Hoje, a maioria das obras em curso na orla são onde há moradias de risco. "É importante que seja feito com diálogo e compreensão", aponta o secretário. "As áreas devem beneficiar quem vai visitá-las, mas principalmente quem reside". A Seinf garante que trabalha "sempre muito integrada" com a Secretaria Municipal do Desenvolvimento Habitacional (Habitafor), a Secretaria Municipal dos Direitos Humanos e Desenvolvimento Social (SDHDS) e a Secretaria de Desenvolvimento Econômico (SDE).

Preocupação semelhante é afiançada pela Sema na Sabiaguaba. "É um projeto construído em consenso, com sugestões da comunidade e debates nos conselhos gestores do Cocó e da Sabiaguaba, e que segue as medidas das áreas de proteção", enfatiza o secretário Artur Bruno. Ele aponta ainda que a obra não é feita nas dunas, e sim no lado oposto.

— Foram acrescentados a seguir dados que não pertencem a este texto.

**src/rtl/mcu_pkg.sv**
```systemverilog
// Shared definitions for the 8-bit microcontroller control unit: FSM states,
// instruction class codes, ALU mode codes and flag bit positions.
package mcu_pkg;

  typedef enum logic [2:0] {
    ST_FETCH     = 3'd0,
    ST_DECODE    = 3'd1,
    ST_EXECUTE   = 3'd2,
    ST_WRITEBACK = 3'd3,
    ST_HALT      = 3'd4
  } state_t;

  // Instruction class, taken from IR[15:14]
  localparam logic [1:0] CLS_ALU_REG = 2'b00;
  localparam logic [1:0] CLS_ALU_IMM = 2'b01;
  localparam logic [1:0] CLS_JMP     = 2'b10;
  localparam logic [1:0] CLS_SYS     = 2'b11;

  // Jump condition codes, taken from IR[13:12]
  localparam logic [1:0] COND_ALWAYS = 2'b00;
  localparam logic [1:0] COND_Z      = 2'b01;
  localparam logic [1:0] COND_C      = 2'b10;
  localparam logic [1:0] COND_S      = 2'b11;

  // System sub-operation selecting HALT, taken from IR[13:12]
  localparam logic [1:0] SYS_HALT = 2'b01;

  // ALU operation codes driven on alu_mode
  localparam logic [3:0] ALU_ADD  = 4'b0000;
  localparam logic [3:0] ALU_SUB  = 4'b0001;
  localparam logic [3:0] ALU_PASS = 4'b0010;
  localparam logic [3:0] ALU_OR   = 4'b0011;
  localparam logic [3:0] ALU_AND  = 4'b0100;
  localparam logic [3:0] ALU_XOR  = 4'b0101;
  localparam logic [3:0] ALU_NOT  = 4'b0110;
  localparam logic [3:0] ALU_ADC  = 4'b0111;
  localparam logic [3:0] ALU_SBC  = 4'b1000;
  localparam logic [3:0] ALU_CMP  = 4'b1001;
  localparam logic [3:0] ALU_SHL  = 4'b1010;
  localparam logic [3:0] ALU_SHR  = 4'b1011;
  localparam logic [3:0] ALU_ROL  = 4'b1100;
  localparam logic [3:0] ALU_ROR  = 4'b1101;
  localparam logic [3:0] ALU_SWAP = 4'b1110;
  localparam logic [3:0] ALU_NEG  = 4'b1111;

  // Bit positions inside the {Z,C,S,O} flag nibble
  localparam int FLG_Z = 3;
  localparam int FLG_C = 2;
  localparam int FLG_S = 1;
  localparam int FLG_O = 0;

  // Only arithmetic modes produce a meaningful carry; all others keep C
  function automatic logic modeWritesCarry(input logic [3:0] mode);
    case (mode)
      ALU_ADD, ALU_SUB, ALU_ADC, ALU_SBC, ALU_CMP, ALU_NEG: return 1'b1;
      default:                                             return 1'b0;
    endcase
  endfunction

endpackage

```
**src/rtl/mcu_regfile.sv**
```systemverilog
// 16 x 8 general-purpose register file: one combinational read port and
// one synchronous write port, cleared by the asynchronous reset.
module mcu_regfile
  import mcu_pkg::*;
(
  input  logic       clk,
  input  logic       rst_n,
  input  logic       i_wrEn,
  input  logic [3:0] i_wrAddr,
  input  logic [7:0] i_wrData,
  input  logic [3:0] i_rdAddr,
  output logic [7:0] o_rdData
);

  logic [7:0] r_mem [16];

  // Clear every register on reset, otherwise write one entry when enabled
  always_ff @(posedge clk or negedge rst_n) begin
    if (!rst_n) begin
      for (int i = 0; i < 16; i++) begin
        r_mem[i] <= 8'h00;
      end
    end else if (i_wrEn) begin
      r_mem[i_wrAddr] <= i_wrData;
    end
  end

  assign o_rdData = r_mem[i_rdAddr];

endmodule

```
**src/rtl/mcu_sequencer.sv**
```systemverilog
// Multi-cycle control unit: fetches 16-bit instructions, drives the ALU,
// writes results back to ACC or the register file and resolves jumps.
module mcu_sequencer
  import mcu_pkg::*;
#(
  parameter logic [7:0] RESET_PC = 8'h00
) (
  input  logic        clk,
  input  logic        rst_n,
  output logic        imem_req,
  output logic [7:0]  imem_addr,
  input  logic [15:0] imem_data,
  input  logic        imem_valid,
  output logic        alu_en,
  output logic [3:0]  alu_mode,
  output logic [7:0]  alu_op1,
  output logic [7:0]  alu_op2,
  output logic [3:0]  alu_rflags,
  input  logic [7:0]  alu_result,
  input  logic [3:0]  alu_wflags,
  output logic [7:0]  acc,
  output logic        halted
);

  state_t      r_state;
  logic [7:0]  r_pc;
  logic [15:0] r_ir;
  logic [7:0]  r_acc;
  logic [3:0]  r_flags;
  logic        r_aluEn;
  logic [3:0]  r_aluMode;
  logic        r_halted;

  logic [1:0]  w_class;
  logic        w_destReg;
  logic        w_rfWrEn;
  logic [7:0]  w_rdData;
  logic        w_jmpTaken;

  assign w_class   = r_ir[15:14];
  assign w_destReg = (w_class == CLS_ALU_REG) && r_ir[9];
  assign w_rfWrEn  = (r_state == ST_WRITEBACK) && w_destReg;

  mcu_regfile u_regfile (
    .clk      (clk),
    .rst_n    (rst_n),
    .i_wrEn   (w_rfWrEn),
    .i_wrAddr (r_ir[3:0]),
    .i_wrData (alu_result),
    .i_rdAddr (r_ir[3:0]),
    .o_rdData (w_rdData)
  );

  // Resolve the jump condition against the stored flags; cond 00 ignores invert
  always_comb begin
    w_jmpTaken = 1'b0;
    case (r_ir[13:12])
      COND_ALWAYS: w_jmpTaken = 1'b1;
      COND_Z:      w_jmpTaken = r_flags[FLG_Z] ^ r_ir[11];
      COND_C:      w_jmpTaken = r_flags[FLG_C] ^ r_ir[11];
      COND_S:      w_jmpTaken = r_flags[FLG_S] ^ r_ir[11];
      default:     w_jmpTaken = 1'b0;
    endcase
  end

  // Main control FSM with PC, IR, ACC, flags and registered ALU controls
  always_ff @(posedge clk or negedge rst_n) begin
    if (!rst_n) begin
      r_state   <= ST_FETCH;
      r_pc      <= RESET_PC;
      r_ir      <= 16'h0000;
      r_acc     <= 8'h00;
      r_flags   <= 4'b0000;
      r_aluEn   <= 1'b0;
      r_aluMode <= 4'b0000;
      r_halted  <= 1'b0;
    end else begin
      case (r_state)
        ST_FETCH: begin
          if (imem_valid) begin
            r_ir    <= imem_data;
            r_pc    <= r_pc + 8'd1;
            r_state <= ST_DECODE;
          end
        end
        ST_DECODE: begin
          case (w_class)
            CLS_ALU_REG, CLS_ALU_IMM: begin
              r_aluEn   <= 1'b1;
              r_aluMode <= r_ir[13:10];
              r_state   <= ST_EXECUTE;
            end
            CLS_JMP: begin
              if (w_jmpTaken) begin
                r_pc <= r_ir[7:0];
              end
              r_state <= ST_FETCH;
            end
            default: begin
              if (r_ir[13:12] == SYS_HALT) begin
                r_halted <= 1'b1;
                r_state  <= ST_HALT;
              end else begin
                r_state <= ST_FETCH;
              end
            end
          endcase
        end
        ST_EXECUTE: begin
          r_state <= ST_WRITEBACK;
        end
        ST_WRITEBACK: begin
          if (!w_destReg) begin
            r_acc <= alu_result;
          end
          r_flags[FLG_Z] <= alu_wflags[FLG_Z];
          r_flags[FLG_S] <= alu_wflags[FLG_S];
          r_flags[FLG_O] <= alu_wflags[FLG_O];
          if (modeWritesCarry(r_aluMode)) begin
            r_flags[FLG_C] <= alu_wflags[FLG_C];
          end
          r_aluEn   <= 1'b0;
          r_aluMode <= 4'b0000;
          r_state   <= ST_FETCH;
        end
        ST_HALT: begin
          r_state <= ST_HALT;
        end
        default: begin
          r_state <= ST_FETCH;
        end
      endcase
    end
  end

  assign imem_req   = (r_state == ST_FETCH) && rst_n;
  assign imem_addr  = r_pc;
  assign alu_en     = r_aluEn;
  assign alu_mode   = r_aluMode;
  assign alu_op1    = !r_aluEn ? 8'h00 : (w_class == CLS_ALU_IMM) ? r_ir[7:0] : w_rdData;
  assign alu_op2    = r_aluEn ? r_acc : 8'h00;
  assign alu_rflags = r_flags;
  assign acc        = r_acc;
  assign halted     = r_halted;

endmodule

```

Para Luiza de Sousa, presidente das associações de moradores e dos comerciantes da Sabiaguaba, a reformulação é vista com bons olhos. "Tudo o que a gente tinha para trabalhar era necessário para sobreviver, mas sabíamos que estava afetando aquela parte do rio", afirma, lembrando a falta de esgotamento correto. "Foram três anos discutindo esse projeto. E conseguimos o que todo mundo queria: cuidar da natureza, das famílias e dos turistas."

Para Dantas, a área tem grande risco de testemunhar a substituição de comunidades tradicionais por loteamentos de luxo. "O governo dá garantias da manutenção da população, mas nada é garantido. Depende muito da capacidade de mobilização e de resistência das comunidades", opina.